### TASK DETAILS
Return all lines of the records that contain the word "latches".
-- AVAILABLE DATA follows --
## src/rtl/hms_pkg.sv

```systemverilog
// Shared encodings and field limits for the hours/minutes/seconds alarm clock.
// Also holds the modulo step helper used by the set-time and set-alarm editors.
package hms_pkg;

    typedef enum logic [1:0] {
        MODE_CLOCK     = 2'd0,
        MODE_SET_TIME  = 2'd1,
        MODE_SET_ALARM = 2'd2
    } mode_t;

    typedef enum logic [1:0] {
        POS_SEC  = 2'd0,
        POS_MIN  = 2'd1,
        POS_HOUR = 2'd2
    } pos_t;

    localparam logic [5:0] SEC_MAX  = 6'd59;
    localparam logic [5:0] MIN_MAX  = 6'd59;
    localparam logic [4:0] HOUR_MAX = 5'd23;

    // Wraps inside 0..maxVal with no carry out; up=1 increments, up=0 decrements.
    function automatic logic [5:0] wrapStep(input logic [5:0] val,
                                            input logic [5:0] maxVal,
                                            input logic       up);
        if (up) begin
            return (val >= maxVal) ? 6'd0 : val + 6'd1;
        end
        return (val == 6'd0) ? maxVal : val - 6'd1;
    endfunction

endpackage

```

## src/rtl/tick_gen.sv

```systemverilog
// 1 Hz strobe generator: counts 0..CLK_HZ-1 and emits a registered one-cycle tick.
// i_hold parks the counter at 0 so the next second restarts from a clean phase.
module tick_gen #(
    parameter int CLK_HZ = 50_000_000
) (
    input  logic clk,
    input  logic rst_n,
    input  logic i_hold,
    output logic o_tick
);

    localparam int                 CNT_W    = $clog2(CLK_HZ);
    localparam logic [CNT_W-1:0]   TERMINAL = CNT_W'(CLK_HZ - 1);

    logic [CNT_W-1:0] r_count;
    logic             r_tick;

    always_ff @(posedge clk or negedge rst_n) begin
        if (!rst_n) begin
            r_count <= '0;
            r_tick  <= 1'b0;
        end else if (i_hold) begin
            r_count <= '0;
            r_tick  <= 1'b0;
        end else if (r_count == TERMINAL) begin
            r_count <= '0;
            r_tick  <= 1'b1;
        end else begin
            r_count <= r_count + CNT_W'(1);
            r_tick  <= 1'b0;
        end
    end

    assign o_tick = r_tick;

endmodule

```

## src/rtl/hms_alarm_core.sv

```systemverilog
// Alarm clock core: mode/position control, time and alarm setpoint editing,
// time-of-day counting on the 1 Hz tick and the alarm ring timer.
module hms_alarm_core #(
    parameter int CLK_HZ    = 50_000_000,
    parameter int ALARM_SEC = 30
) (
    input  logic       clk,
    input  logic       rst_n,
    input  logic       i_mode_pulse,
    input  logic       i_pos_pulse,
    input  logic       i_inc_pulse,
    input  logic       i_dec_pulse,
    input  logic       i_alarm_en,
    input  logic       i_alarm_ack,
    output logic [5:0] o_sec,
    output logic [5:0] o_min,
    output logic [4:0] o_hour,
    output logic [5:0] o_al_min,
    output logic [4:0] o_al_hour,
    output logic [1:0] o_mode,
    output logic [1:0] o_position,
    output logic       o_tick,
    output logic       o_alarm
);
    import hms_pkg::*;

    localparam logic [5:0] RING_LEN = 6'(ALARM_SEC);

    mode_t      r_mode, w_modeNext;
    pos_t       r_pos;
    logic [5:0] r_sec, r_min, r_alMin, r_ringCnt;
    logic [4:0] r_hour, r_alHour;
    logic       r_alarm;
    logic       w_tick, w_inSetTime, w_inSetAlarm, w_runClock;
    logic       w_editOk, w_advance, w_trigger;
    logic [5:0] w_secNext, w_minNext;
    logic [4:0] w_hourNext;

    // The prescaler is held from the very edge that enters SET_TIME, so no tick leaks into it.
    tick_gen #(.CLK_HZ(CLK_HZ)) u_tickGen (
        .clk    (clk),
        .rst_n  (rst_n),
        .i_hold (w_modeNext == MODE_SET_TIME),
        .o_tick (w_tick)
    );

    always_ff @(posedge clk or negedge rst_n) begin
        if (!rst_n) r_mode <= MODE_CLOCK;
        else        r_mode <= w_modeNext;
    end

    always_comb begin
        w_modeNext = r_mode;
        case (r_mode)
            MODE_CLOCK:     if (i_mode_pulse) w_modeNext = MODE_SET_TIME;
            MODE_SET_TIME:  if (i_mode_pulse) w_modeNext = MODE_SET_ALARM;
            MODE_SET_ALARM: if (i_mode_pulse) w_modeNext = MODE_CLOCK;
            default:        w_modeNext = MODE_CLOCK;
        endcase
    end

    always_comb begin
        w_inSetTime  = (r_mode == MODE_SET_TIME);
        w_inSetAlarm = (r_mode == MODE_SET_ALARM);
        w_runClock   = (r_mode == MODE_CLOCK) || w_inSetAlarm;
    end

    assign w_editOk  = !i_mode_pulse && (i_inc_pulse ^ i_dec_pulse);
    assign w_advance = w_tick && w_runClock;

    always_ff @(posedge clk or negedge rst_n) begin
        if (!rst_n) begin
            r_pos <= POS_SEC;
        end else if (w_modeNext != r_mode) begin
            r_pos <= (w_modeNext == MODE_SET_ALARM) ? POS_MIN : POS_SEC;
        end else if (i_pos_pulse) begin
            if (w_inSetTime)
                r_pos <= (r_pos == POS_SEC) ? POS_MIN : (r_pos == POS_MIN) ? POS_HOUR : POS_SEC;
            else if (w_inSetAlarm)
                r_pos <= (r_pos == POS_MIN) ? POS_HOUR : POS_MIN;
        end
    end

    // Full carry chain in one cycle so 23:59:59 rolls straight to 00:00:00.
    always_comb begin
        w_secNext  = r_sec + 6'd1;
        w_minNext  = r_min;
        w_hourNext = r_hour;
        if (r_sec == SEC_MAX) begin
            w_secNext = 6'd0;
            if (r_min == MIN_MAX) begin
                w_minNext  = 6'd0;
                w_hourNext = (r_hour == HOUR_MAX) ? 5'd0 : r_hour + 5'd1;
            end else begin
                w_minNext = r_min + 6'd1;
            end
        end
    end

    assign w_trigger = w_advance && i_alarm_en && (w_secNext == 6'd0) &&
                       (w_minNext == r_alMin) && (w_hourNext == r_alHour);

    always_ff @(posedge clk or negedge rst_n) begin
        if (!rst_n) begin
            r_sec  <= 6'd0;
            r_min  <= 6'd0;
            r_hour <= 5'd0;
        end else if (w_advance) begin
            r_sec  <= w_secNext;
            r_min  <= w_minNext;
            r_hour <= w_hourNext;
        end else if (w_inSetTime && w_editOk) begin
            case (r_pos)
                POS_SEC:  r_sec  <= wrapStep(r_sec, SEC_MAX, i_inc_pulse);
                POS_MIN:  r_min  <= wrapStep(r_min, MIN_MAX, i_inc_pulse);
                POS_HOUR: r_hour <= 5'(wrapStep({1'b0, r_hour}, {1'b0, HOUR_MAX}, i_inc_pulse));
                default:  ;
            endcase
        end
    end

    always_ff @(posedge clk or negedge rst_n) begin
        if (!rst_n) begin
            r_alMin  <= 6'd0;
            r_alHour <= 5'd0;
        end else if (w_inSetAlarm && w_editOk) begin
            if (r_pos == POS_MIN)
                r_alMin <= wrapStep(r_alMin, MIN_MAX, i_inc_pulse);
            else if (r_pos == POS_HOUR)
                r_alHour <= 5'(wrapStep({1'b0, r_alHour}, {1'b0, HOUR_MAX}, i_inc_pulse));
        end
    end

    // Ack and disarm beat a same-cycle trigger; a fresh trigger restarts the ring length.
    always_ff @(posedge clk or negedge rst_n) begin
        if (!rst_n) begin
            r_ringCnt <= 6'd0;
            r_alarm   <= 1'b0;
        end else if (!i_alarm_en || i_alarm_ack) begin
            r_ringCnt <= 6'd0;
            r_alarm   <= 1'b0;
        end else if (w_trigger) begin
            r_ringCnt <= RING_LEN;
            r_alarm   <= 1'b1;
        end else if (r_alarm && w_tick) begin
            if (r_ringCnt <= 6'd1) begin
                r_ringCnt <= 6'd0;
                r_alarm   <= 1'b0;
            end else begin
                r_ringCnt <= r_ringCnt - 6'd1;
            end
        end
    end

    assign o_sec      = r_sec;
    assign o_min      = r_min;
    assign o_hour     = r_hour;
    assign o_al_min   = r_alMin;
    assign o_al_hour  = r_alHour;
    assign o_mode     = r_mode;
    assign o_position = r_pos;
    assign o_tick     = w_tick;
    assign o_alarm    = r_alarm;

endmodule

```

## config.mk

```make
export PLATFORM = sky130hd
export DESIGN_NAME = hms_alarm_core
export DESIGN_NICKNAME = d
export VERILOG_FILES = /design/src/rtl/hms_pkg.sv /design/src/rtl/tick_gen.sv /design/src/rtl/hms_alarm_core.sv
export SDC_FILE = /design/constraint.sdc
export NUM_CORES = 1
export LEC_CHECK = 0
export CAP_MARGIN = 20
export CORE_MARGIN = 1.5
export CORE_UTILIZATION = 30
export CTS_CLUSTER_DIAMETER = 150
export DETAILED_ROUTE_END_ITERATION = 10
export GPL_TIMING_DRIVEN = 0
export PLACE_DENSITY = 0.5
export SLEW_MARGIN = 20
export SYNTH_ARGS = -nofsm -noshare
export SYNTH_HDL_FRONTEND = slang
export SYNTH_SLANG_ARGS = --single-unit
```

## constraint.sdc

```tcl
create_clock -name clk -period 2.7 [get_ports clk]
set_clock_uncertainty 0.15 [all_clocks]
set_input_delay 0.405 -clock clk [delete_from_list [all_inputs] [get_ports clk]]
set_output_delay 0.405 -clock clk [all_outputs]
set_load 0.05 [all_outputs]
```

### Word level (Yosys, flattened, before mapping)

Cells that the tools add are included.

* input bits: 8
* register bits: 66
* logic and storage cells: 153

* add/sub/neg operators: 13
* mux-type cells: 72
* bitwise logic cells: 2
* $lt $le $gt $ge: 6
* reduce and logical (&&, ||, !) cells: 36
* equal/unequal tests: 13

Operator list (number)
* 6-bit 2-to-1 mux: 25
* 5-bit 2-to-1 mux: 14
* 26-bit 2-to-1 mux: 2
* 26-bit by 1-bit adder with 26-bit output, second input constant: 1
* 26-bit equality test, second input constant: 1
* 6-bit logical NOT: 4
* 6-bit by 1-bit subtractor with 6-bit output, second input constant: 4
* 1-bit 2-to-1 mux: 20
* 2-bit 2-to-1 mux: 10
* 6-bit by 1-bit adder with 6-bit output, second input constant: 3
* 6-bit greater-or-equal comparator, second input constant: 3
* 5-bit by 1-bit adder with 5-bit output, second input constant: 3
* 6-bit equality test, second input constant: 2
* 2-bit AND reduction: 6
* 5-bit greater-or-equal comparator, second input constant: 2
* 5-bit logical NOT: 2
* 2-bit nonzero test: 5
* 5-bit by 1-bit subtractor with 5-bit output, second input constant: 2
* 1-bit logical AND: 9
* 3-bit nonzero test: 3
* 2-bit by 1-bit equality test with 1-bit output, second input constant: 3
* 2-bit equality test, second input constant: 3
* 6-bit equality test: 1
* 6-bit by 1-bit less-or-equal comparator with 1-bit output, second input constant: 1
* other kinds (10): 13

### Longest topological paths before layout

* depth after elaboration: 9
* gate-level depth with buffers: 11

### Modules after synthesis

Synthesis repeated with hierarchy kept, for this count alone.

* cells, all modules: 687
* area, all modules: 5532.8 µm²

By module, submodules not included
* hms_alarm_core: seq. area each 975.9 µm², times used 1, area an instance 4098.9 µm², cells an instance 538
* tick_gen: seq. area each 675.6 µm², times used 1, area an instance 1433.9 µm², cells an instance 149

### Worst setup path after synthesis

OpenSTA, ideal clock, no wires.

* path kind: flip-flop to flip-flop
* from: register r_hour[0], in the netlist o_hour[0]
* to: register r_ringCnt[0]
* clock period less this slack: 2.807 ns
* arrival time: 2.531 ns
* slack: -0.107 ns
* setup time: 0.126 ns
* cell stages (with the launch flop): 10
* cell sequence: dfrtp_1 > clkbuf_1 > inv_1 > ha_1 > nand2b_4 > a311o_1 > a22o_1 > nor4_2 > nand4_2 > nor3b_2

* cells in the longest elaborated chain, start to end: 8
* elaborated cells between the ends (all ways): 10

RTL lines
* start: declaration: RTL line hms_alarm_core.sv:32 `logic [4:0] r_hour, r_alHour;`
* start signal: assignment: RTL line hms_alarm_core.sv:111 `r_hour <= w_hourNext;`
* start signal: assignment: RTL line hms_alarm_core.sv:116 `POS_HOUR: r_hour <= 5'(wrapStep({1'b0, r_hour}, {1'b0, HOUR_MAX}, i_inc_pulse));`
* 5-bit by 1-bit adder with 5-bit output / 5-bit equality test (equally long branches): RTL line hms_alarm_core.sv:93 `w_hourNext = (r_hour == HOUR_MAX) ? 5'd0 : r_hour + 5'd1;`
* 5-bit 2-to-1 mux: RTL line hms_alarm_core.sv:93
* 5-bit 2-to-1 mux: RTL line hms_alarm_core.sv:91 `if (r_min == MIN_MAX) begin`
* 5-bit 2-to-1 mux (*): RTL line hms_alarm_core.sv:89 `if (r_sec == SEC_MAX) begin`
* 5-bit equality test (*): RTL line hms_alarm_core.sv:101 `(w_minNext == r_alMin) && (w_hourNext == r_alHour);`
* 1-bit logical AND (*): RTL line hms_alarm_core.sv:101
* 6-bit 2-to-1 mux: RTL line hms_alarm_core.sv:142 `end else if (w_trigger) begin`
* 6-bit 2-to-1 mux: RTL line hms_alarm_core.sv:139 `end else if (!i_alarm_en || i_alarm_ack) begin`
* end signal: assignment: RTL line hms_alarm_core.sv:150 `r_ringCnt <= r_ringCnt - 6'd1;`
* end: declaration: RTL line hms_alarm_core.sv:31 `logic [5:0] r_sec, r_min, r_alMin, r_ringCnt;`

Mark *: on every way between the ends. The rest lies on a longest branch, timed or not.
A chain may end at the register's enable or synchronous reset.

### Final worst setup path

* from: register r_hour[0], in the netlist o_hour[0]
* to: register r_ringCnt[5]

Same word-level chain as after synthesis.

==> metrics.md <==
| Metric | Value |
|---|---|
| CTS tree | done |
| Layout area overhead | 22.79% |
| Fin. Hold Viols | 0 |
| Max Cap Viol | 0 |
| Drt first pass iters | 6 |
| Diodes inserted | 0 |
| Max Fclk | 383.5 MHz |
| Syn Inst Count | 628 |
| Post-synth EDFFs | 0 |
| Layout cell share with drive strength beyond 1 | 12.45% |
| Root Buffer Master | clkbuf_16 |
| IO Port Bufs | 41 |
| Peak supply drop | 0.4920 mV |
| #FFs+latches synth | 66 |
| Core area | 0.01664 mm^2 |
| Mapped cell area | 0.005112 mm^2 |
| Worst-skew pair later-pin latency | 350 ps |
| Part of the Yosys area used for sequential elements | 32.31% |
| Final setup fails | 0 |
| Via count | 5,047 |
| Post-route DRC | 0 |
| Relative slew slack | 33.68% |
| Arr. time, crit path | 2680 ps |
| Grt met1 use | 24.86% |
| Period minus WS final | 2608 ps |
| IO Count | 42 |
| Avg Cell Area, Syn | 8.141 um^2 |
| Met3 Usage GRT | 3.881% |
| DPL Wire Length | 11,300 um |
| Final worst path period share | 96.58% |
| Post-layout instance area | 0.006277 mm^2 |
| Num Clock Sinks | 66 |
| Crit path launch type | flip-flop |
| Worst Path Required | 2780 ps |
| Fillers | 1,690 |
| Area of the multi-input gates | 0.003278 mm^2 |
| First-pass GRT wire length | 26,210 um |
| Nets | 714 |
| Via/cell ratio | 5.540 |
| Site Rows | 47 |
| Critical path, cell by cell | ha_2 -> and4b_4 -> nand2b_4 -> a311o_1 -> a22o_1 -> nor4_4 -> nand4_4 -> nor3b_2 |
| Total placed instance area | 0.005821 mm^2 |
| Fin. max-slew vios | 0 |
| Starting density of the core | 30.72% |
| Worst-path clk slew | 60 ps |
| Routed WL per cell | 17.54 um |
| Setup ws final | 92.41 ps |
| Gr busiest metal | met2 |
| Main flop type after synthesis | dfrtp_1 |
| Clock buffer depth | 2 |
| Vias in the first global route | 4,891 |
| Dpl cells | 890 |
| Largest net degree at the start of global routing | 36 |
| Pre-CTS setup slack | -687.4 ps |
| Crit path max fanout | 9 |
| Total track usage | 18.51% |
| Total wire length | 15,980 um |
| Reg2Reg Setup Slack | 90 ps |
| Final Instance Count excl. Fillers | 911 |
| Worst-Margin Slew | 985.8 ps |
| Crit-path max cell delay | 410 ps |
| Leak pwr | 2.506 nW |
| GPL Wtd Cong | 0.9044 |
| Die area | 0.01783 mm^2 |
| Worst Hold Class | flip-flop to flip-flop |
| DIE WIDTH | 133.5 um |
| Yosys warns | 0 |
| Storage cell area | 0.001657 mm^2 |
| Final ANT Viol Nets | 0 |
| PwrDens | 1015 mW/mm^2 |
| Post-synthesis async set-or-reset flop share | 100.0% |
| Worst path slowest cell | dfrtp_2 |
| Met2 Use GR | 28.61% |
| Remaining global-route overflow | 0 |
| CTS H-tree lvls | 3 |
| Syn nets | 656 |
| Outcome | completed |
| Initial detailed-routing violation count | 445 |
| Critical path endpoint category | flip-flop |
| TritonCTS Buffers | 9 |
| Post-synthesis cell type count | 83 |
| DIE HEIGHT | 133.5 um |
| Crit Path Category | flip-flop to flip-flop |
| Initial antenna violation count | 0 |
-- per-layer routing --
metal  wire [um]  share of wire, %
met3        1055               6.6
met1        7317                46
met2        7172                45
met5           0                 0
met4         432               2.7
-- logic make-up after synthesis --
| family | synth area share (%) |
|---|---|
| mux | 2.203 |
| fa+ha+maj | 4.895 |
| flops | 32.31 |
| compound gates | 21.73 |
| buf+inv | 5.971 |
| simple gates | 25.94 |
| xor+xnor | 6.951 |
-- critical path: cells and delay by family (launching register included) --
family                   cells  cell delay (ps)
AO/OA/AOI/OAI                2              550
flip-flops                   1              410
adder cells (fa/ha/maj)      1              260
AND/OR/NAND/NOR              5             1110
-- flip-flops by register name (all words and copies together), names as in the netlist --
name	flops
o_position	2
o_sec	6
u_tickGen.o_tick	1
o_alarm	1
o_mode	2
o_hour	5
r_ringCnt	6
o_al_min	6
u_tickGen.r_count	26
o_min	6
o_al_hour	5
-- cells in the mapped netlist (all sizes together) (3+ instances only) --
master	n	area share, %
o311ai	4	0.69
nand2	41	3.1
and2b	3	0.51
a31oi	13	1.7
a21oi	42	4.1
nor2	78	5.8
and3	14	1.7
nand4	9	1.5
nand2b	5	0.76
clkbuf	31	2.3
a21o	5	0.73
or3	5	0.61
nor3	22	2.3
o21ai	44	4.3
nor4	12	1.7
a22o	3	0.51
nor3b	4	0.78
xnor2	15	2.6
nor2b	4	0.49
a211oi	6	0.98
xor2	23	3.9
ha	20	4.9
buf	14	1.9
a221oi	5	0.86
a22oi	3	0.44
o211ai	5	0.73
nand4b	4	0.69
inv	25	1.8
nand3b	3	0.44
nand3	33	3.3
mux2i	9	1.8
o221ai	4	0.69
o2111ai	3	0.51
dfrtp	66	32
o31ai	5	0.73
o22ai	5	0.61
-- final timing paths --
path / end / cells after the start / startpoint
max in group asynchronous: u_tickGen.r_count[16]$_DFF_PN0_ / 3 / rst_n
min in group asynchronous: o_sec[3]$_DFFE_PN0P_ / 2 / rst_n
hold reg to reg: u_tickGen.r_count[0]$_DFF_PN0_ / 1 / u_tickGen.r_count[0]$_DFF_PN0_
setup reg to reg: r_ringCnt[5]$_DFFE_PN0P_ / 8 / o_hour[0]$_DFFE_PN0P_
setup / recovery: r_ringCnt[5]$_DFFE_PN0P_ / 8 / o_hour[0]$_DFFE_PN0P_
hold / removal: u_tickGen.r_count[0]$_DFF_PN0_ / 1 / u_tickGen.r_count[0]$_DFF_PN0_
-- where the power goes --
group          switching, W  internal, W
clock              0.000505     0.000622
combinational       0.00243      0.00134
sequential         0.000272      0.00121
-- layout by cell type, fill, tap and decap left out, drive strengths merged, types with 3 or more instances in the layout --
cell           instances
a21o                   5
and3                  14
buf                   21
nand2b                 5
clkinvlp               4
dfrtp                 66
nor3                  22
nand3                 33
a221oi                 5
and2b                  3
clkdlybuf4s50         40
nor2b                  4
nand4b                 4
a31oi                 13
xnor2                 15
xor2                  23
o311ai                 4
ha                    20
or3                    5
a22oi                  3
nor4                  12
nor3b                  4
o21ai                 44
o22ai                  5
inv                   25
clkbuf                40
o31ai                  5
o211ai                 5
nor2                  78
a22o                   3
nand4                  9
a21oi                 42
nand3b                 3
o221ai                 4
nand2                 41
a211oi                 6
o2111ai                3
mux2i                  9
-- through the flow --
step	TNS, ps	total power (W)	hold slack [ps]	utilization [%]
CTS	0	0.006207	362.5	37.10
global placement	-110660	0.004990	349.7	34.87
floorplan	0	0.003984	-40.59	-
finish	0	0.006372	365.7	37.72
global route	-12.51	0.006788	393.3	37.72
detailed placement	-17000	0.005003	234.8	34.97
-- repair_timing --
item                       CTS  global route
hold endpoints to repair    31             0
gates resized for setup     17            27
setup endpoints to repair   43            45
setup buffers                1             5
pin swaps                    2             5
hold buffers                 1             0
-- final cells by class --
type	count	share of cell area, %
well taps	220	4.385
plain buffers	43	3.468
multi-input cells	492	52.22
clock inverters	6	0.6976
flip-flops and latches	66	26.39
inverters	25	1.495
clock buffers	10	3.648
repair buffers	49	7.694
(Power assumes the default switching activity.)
-- AVAILABLE DATA concluded --
### OUTPUT OF THE TASK
| #FFs+latches synth | 66 |
flip-flops and latches	66	26.39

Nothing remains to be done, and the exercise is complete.